Then all he had to do was smile sweetly and say, “Well, what do you know! So does my mother.”
“Oh, really? Your mother too? What a coincidence. Perhaps you could use some napkins as well?”
“Madame, I didn’t like to ask.”
“I can let you have two, three, four dozen. Would you like any cutlery?”
The soldiers had come out of the houses weighed down with clean, scented linen, their pockets full of dessert knives and holding, as if it were the Holy Sacrament, an antique punchbowl or some Empire coffee pot whose handle was decorated with ornamental leaves. Everything was stored in the château kitchens until the celebration.
The young women laughed and called out to the soldiers, “How are you going to dance with no women?”
“We’ll have no choice, ladies. That’s war for you.”
The musicians would play from the conservatory. At the entrance to the grounds were pillars and poles decorated with garlands of flowers that would be used to hoist the flags: the regimental flag, which had been carried during the campaigns in Poland, Belgium and France and had emerged victorious from three capital cities, and the swastika—stained, Lucile whispered, with the blood of Europe. Yes, sadly, all of Europe, Germany included: the noblest, youngest, most fervent blood, which is always the first to be shed in battle. And with whatever blood remained, the world would have to be rebuilt. That is why the aftermath of war is so difficult . . .
Every day, from Chalon-sur-Saône, Moulins, Nevers, Paris and Epernay, military trucks arrived with cases and cases of champagne. If there couldn’t be women, there would at least be wine, music and fireworks down by the lake.

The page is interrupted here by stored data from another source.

Context: an optimization exercise on an open-source flow, tuned for small area and a short achievable clock period. The choices shown serve that exercise and are no tape-out recipe. No driver is modelled on the clock port, so clocking that relies on it looks cheaper here than on a real chip. Power is estimated from default activity; no workload was simulated.

Design axis_boxcar_fir_mc, start of the top module:
module axis_boxcar_fir_mc #(
  parameter int CH        = 2,
  parameter int DW_IN     = 32,
  parameter int DW_OUT    = 32,
  parameter int LEN_L_MAX = 6,
  parameter int DECI_W    = 16,
  localparam int LW       = $clog2(LEN_L_MAX + 1)
) (
  input  logic                   a_clk,
  input  logic                   a_reset,
  input  logic [LW-1:0]          len_l,
  input  logic [DECI_W-1:0]      deci,
  input  logic                   next_dv,
  input  logic [CH*DW_IN-1:0]    S_AXIS_tdata,
  input  logic                   S_AXIS_tvalid,
  output logic [CH*DW_OUT-1:0]   M_AXIS_tdata,
  output logic                   M_AXIS_tvalid,
  input  logic                   M_AXIS_tready,
  output logic                   overrun
);
Settings: LEC_CHECK=0, CAP_MARGIN=20, CORE_MARGIN=2, CORE_UTILIZATION=40, CTS_CLUSTER_DIAMETER=70, CTS_CLUSTER_SIZE=25, SLEW_MARGIN=20, SYNTH_MEMORY_MAX_BITS=8192; clock period 8.5 ns.
standard.sh (not shown) runs the stock make flow with config.mk's settings and CLKGATE_MAP_FILE= SYNTH_SCRIPT=/design/flow/synth_recipe.tcl, a recipe that flattens the netlist after the stock synthesis.
==> flow/flow/run.sh <==
#!/bin/bash
# Standard ORFS layout with a few repair knobs changed: resizing may swap cells
# of different footprints, ports are buffered with a plain buffer cell, the
# setup repair aims at the given slack margin, and a fanout limit is set before
# placement, resizing, CTS and global routing.
set -euo pipefail
H=$PWD/flow/fanout.tcl
bash standard.sh MATCH_CELL_FOOTPRINT=0 "BUFFER_PORTS_ARGS=-buffer_cell sky130_fd_sc_hd__buf_4" SETUP_SLACK_MARGIN=5.6 \
  PRE_GLOBAL_PLACE_TCL=$H PRE_RESIZE_TCL=$H PRE_CTS_TCL=$H PRE_GLOBAL_ROUTE_TCL=$H finish > make_finish.log 2>&1
==> flow/flow/fanout.tcl <==
# Limit fanout so that repair_design builds balanced buffer trees for wide
# nets (the sample-accept enable drives every delay-line register).
set_max_fanout 24 [current_design]
The baseline produced a clean layout.
What follows belongs to an exercise in optimizing a design on an open flow for small area, a short achievable clock period and few clock cycles per item; a production flow would make more cautious choices. In this exercise RTL edits were held to simulation tests only and were not proved equivalent to the original. No activity file was given, so power comes from the tool's default toggle rates.

==> flow/design.v (excerpt) <==
module fc_1st_mac_engine #(
    parameter int Bit_width   = 16,
    parameter int Frac_bits   = 8,
    parameter int In_Len      = 32,
    parameter int Out_Len     = 16,
    parameter int Waddr_width = 8
) (
    input  logic                        CLK,
    input  logic                        RST_N,
    input  logic                        Start,
    output logic                        Busy,
    output logic                        Done,
    output logic                        Read_Enable,
    output logic [4:0]                  Read_Width,
    input  logic signed [Bit_width-1:0] data_in_0,
    input  logic signed [Bit_width-1:0] data_in_1,
    input  logic signed [Bit_width-1:0] data_in_2,
    input  logic signed [Bit_width-1:0] data_in_3,
    input  logic signed [Bit_width-1:0] data_in_4,
    output logic [Waddr_width-1:0]      Weight_Addr,
    input  logic signed [Bit_width-1:0] weight_in_0,
    input  logic signed [Bit_width-1:0] weight_in_1,
    input  logic signed [Bit_width-1:0] weight_in_2,
    input  logic signed [Bit_width-1:0] weight_in_3,
    input  logic signed [Bit_width-1:0] weight_in_4,
    output logic [3:0]                  Neuron_Idx,
    input  logic signed [Bit_width-1:0] bias_in,
    output logic                        Out_Valid,
    input  logic                        Out_Ready,
    output logic [Bit_width-1:0]        Out_Data
);
Size in the first run: roughly 220 I/O pins.
Settings: LEC_CHECK=0, CAP_MARGIN=20, CORE_MARGIN=2, CORE_UTILIZATION=40, CTS_CLUSTER_DIAMETER=100, CTS_CLUSTER_SIZE=24, SLEW_MARGIN=20; clock period 12.5 ns.
standard.sh (not shown) runs the stock make flow with config.mk's settings and CLKGATE_MAP_FILE= SYNTH_SCRIPT=/design/flow/synth_recipe.tcl, a recipe that flattens the netlist after the stock synthesis.
==> flow/flow/run.sh <==
#!/bin/bash
# Layout flow: the standard synthesis, then a netlist pass that removes
# the inverters Yosys leaves between full adders (each fa cell may be replaced
# by its dual: same cell, inputs and outputs complemented; registers and
# every other cell keep their function), then the standard layout with the
# port buffers made of sky130_fd_sc_hd__buf_2 instead of the slow delay
# buffer the placer picks by default. Each tool's output goes to a log here.
set -euo pipefail
R="$PWD/orfs/results/$FLOW_PLATFORM/fc_1st_mac_engine/base"
bash standard.sh synth > make_synth.log 2>&1
cp "$R/1_2_yosys.v" "$R/1_2_yosys_std.v"
python3 flow/polarity.py "$R/1_2_yosys_std.v" "$R/1_2_yosys.v" > polarity.log 2>&1
rm -f "$R/1_synth.odb" "$R/1_synth.sdc"
bash standard.sh "BUFFER_PORTS_ARGS=-buffer_cell sky130_fd_sc_hd__buf_2" finish > make_finish.log 2>&1
==> flow/flow/polarity.py <==
#!/usr/bin/env python3
"""Remove needless inverters around full adders in a mapped sky130 netlist.

A full adder is self-dual: FA(~a, ~b, ~c) = (~sum, ~cout). Yosys's extract_fa
picks the polarity of each extracted adder on its own, which leaves an
inverter between many adder pairs. This script chooses, for every fa cell, to
keep it or to use its dual (same cell, all three inputs and both outputs
complemented), so that as few inverters as possible are needed, then rewires
the netlist: every old inverter is removed and at most one new inverter is
made per signal that some reader needs complemented. Registers, ports and all
other cells keep exactly the function they had.

usage: polarity.py IN.v OUT.v
"""
import re
import sys
from collections import defaultdict

INV_RE = re.compile(r"^sky130_fd_sc_hd__(clk)?inv_\d+$")
FA_RE = re.compile(r"^sky130_fd_sc_hd__fa_\d+$")
OUT_PINS = {"X", "Y", "Q", "Q_N", "SUM", "COUT", "HI", "LO"}

src = open(sys.argv[1]).read()

# ---- parse: header (up to the first cell), cells, trailer ----
cell_re = re.compile(r"^  (\S+) (\\\S+ |\S+) \(\n(.*?)\n  \);\n", re.S | re.M)
pin_re = re.compile(r"^\s*\.(\w+)\((.*)\),?$")
cells = []
spans = []
for m in cell_re.finditer(src):
    typ, name, body = m.group(1), m.group(2), m.group(3)
    pins = []
    for line in body.split("\n"):
        pm = pin_re.match(line)
        assert pm, (name, line)
        net = pm.group(2).strip()
        assert "{" not in net and "'" not in net, (name, net)
        pins.append((pm.group(1), net))
    cells.append([typ, name, pins])
    spans.append((m.start(), m.end()))
assert cells
head = src[:spans[0][0]]
tail = src[spans[-1][1]:]
assert tail.strip() == "endmodule", tail[:200]
# everything between cells must be blank
for (s0, e0), (s1, e1) in zip(spans, spans[1:]):
    assert src[e0:s1].strip() == "", src[e0:s1][:200]

ports = set()
for m in re.finditer(r"^\s*(input|output|inout)\s+(\[[^\]]+\]\s*)?(\S+);", head, re.M):
    rng, nm = m.group(2), m.group(3)
    if rng:
        hi, lo = [int(x) for x in rng.strip()[1:-1].split(":")]
        for i in range(min(hi, lo), max(hi, lo) + 1):
            ports.add(f"{nm}[{i}]")
    ports.add(nm)

# ---- inverters: out -> (in) ----
inv_of = {}       # inverter output net -> input net
inv_cells = set()
for i, (typ, name, pins) in enumerate(cells):
    if INV_RE.match(typ):
        d = dict(pins)
        out = d.get("Y")
        if out is None or out in ports:
            continue        # keep inverters that drive ports
        inv_of[out] = d["A"]
        inv_cells.add(i)


def root(net):
    """(root net, polarity) of a net seen through removable inverters."""
    pol = 0
    seen = 0
    while net in inv_of:
        net = inv_of[net]
        pol ^= 1
        seen += 1
        assert seen < 100
    return net, pol


driver = {}   # net -> cell index
for i, (typ, name, pins) in enumerate(cells):
    for p, n in pins:
        if p in OUT_PINS:
            driver[n] = i

fa_cells = [i for i, c in enumerate(cells) if FA_RE.match(c[0])]
is_fa = set(fa_cells)

# consumers of each root: list of (cell index or None for port, pin, pol)
cons = defaultdict(list)
for i, (typ, name, pins) in enumerate(cells):
    if i in inv_cells:
        continue
    for p, n in pins:
        if p in OUT_PINS:
            continue
        r, pol = root(n)
        cons[r].append((i, p, pol))
for n in ports:
    if n in inv_of:
        r, pol = root(n)
        cons[r].append((None, n, pol))

flip = defaultdict(int)


def need_inv(r):
    d = driver.get(r)
    fd = flip[d] if d in is_fa else 0
    for (c, p, pol) in cons[r]:
        fc = flip[c] if (c is not None and c in is_fa) else 0
        if pol ^ fc ^ fd:
            return 1
    return 0


def fa_roots(i):
    """Roots whose cost depends on the flip of fa cell i."""
    rs = set()
    for p, n in cells[i][2]:
        if p in OUT_PINS:
            rs.add(n)
        else:
            rs.add(root(n)[0])
    return rs


before = sum(need_inv(r) for r in cons)
improved = True
rounds = 0
while improved and rounds < 50:
    improved = False
    rounds += 1
    for i in fa_cells:
        rs = fa_roots(i)
        c0 = sum(need_inv(r) for r in rs)
        flip[i] ^= 1
        c1 = sum(need_inv(r) for r in rs)
        if c1 < c0:
            improved = True
        else:
            flip[i] ^= 1
after = sum(need_inv(r) for r in cons)

# ---- rewrite ----
newinv = {}   # root -> complemented net name
k = 0
for r in sorted(cons):
    if need_inv(r):
        newinv[r] = f"_pol{k}_"
        k += 1

removed_nets = set(inv_of.keys())
out_cells = []
for i, (typ, name, pins) in enumerate(cells):
    if i in inv_cells:
        continue
    newpins = []
    for p, n in pins:
        if p not in OUT_PINS:
            r, pol = root(n)
            d = driver.get(r)
            fd = flip[d] if d in is_fa else 0
            fc = flip[i] if i in is_fa else 0
            n = newinv[r] if (pol ^ fc ^ fd) else r
        newpins.append((p, n))
    out_cells.append((typ, name, newpins))
for r, nn in newinv.items():
    out_cells.append(("sky130_fd_sc_hd__inv_1", f"{nn}inv", [("A", r), ("Y", nn)]))

# ports driven through an inverter that was removed cannot happen: those
# inverters were kept above.
decl = "".join(f"  wire {nn};\n" for nn in newinv.values())
# drop declarations of removed scalar inverter nets
head_lines = []
for line in head.split("\n"):
    m = re.match(r"^\s*wire\s+(\S+);\s*$", line)
    if m and m.group(1) in removed_nets:
        continue
    head_lines.append(line)
head = "\n".join(head_lines)


def fmt(typ, name, pins):
    body = ",\n".join(f"    .{p}({n + ' ' if n.startswith(chr(92)) else n})" for p, n in pins)
    return f"  {typ} {name} (\n{body}\n  );\n"


with open(sys.argv[2], "w") as f:
    f.write(head + decl + "".join(fmt(*c) for c in out_cells) + tail)

nflip = sum(1 for i in fa_cells if flip[i])
print(f"polarity: {len(fa_cells)} fa cells, {nflip} flipped, inverters "
      f"{len(inv_cells)} removable -> {len(newinv)} new "
      f"(root count {before} -> {after}), {rounds} rounds")
Testbench counts at the start, summed over its fixed seeds: cycles 7,560, items 1,024.
Change:
--- a/flow/flow/polarity.py
+++ b/flow/flow/polarity.py
@@ -20,0 +21 @@
+XOR_RE = re.compile(r"^sky130_fd_sc_hd__(xor2|xnor2)_(\d+)$")
@@ -90,0 +92,2 @@
+is_xor = set(i for i, c in enumerate(cells) if XOR_RE.match(c[0]))
+flippable = is_fa | is_xor   # an xor/xnor can also give either output polarity
@@ -112 +115 @@
-    fd = flip[d] if d in is_fa else 0
+    fd = flip[d] if d in flippable else 0
@@ -113,0 +117,2 @@
+        if c in is_xor:
+            continue        # an xor/xnor absorbs an inverted input
@@ -126 +131 @@
-        else:
+        elif i in is_fa:
@@ -131,0 +137,41 @@
+
+adj = defaultdict(list)
+for r, lst in cons.items():
+    d = driver.get(r)
+    if d not in flippable:
+        continue
+    for (c, p, pol) in lst:
+        if c is not None and c in is_fa:
+            adj[d].append((c, pol))
+            adj[c].append((d, pol))
+comp_of = {}
+comps = []
+for s0 in sorted(flippable):
+    if s0 in comp_of:
+        continue
+    comp = [s0]
+    comp_of[s0] = len(comps)
+    flip[s0] = 0
+    k0 = 0
+    while k0 < len(comp):
+        u = comp[k0]
+        k0 += 1
+        for v, pol in adj[u]:
+            if v not in comp_of:
+                comp_of[v] = len(comps)
+                flip[v] = flip[u] ^ pol
+                comp.append(v)
+    comps.append(comp)
+for comp in comps:
+    rs = set()
+    for i in comp:
+        rs |= fa_roots(i)
+    c0 = sum(need_inv(r) for r in rs)
+    for i in comp:
+        flip[i] ^= 1
+    c1 = sum(need_inv(r) for r in rs)
+    if c1 >= c0:
+        for i in comp:
+            flip[i] ^= 1
+propagated = sum(need_inv(r) for r in cons)
+
@@ -137 +183 @@
-    for i in fa_cells:
+    for i in sorted(flippable):
@@ -156,0 +203 @@
+ntoggle = [0]
@@ -161,0 +209 @@
+    toggle = 0
@@ -166 +214 @@
-            fd = flip[d] if d in is_fa else 0
+            fd = flip[d] if d in flippable else 0
@@ -168 +216,5 @@
-            n = newinv[r] if (pol ^ fc ^ fd) else r
+            if i in is_xor:
+                toggle ^= pol ^ fd
+                n = r
+            else:
+                n = newinv[r] if (pol ^ fc ^ fd) else r
@@ -169,0 +222,11 @@
+    if i in is_xor:
+        toggle ^= flip[i]
+    if toggle:
+        m = XOR_RE.match(typ)
+        if m.group(1) == "xor2":
+            typ = f"sky130_fd_sc_hd__xnor2_{m.group(2)}"
+            newpins = [("Y" if p == "X" else p, n) for p, n in newpins]
+        else:
+            typ = f"sky130_fd_sc_hd__xor2_{m.group(2)}"
+            newpins = [("X" if p == "Y" else p, n) for p, n in newpins]
+        ntoggle[0] += 1
@@ -198 +261,3 @@
-      f"(root count {before} -> {after}), {rounds} rounds")
+      f"(root count {before} -> {propagated} -> {after}, {len(comps)} groups), {rounds} rounds, "
+      f"{ntoggle[0]} xor/xnor swapped")
+
--- a/flow/config.mk
+++ b/flow/config.mk
@@ -13 +13 @@
-export SLEW_MARGIN = 20
+export SLEW_MARGIN = 70
Core utilization goes up by 0.82 points.
Via count goes down by 1.6%.
Power goes down by about 3%.
Worst setup slack improves by 22 ps.
Synthesized area goes down by about 2%.
Combinational power goes down by about 4%.
Die area goes down by about 2%.
Routed wire length goes down by about 1.3%.

==> static timing again, ports no longer ideal <==
The results above use ideal ports. As a check the final layouts listed here were re-extracted and re-timed, cells and wires unchanged.
Step 1 assumes that a clkbuf_16 drives the clock port and a buf_2 every other input.
Step 2 moves the port delays by t, midway between the first and last clock arrival at a register: inputs arrive t later, outputs are due t later. That takes back most of the time a late clock gives input paths.
Three values: ideal, step 1, step 2; two values: the first two.
run | t, ns | slack for setup (ns) | slew at the worst register clock pin (ns) | cell pins on the clock port's net
the first run | 0.716 | 8.780 / 8.746 / 8.672 | 0.10 / 0.10 | 1
the second run | 0.723 | 8.802 / 8.726 / 8.808 | 0.10 / 0.10 | 1
After both steps setup and hold are still met in every run listed. The setup slack of the first run, which loses most, moves by -0.034 ns with the drivers and by -0.108 ns with both steps.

“We’re going to come and watch,” the young Frenchwomen said. “Forget the curfew for one night, all right? Since you’ll be having fun, you could at least let us have a good time, too. We’ll take the road down to the château and watch you dance.”
Laughing, the girls tried on party hats made of silvery lace, masks and paper flowers for their hair. What party had they been meant for? Everything was slightly crumpled, faded, as if it were second-hand or from some costume wardrobe in Cannes or Deauville belonging to a nightclub manager who, before September 1939, was counting on future seasons.
“How funny you’ll look in all this,” the women said.
The soldiers strutted about making funny faces.
Champagne, music, dancing, a rush of pleasure . . . so they could briefly forget the war and how quickly time was passing. The only thing they worried about was the possibility of a storm that night. But the nights were so clear . . . Then, suddenly, there was this terrible disaster! A comrade murdered, unheroically, killed by some drunken cowardly farmer. They had considered cancelling the celebration. But no! The warrior mentality reigned supreme here: the tacit acceptance that, immediately after you had died, your comrades would dispose of your shirts, your boots, and spend the whole night playing cards while you lay in the corner of some tent—if your remains had been found, that is. Yet it was also a mentality that accepted death as something natural, an ordinary soldier’s destiny, and therefore refused to sacrifice a moment’s pleasure because of it. Besides, the officers’ main responsibility was to think of their men, to distract them from demoralising thoughts about future dangers and how very short life was. No, Bonnet had died without suffering much. He’d been given a beautiful funeral. He would not have wanted his comrades to be disappointed because of him. The celebration would take place as arranged.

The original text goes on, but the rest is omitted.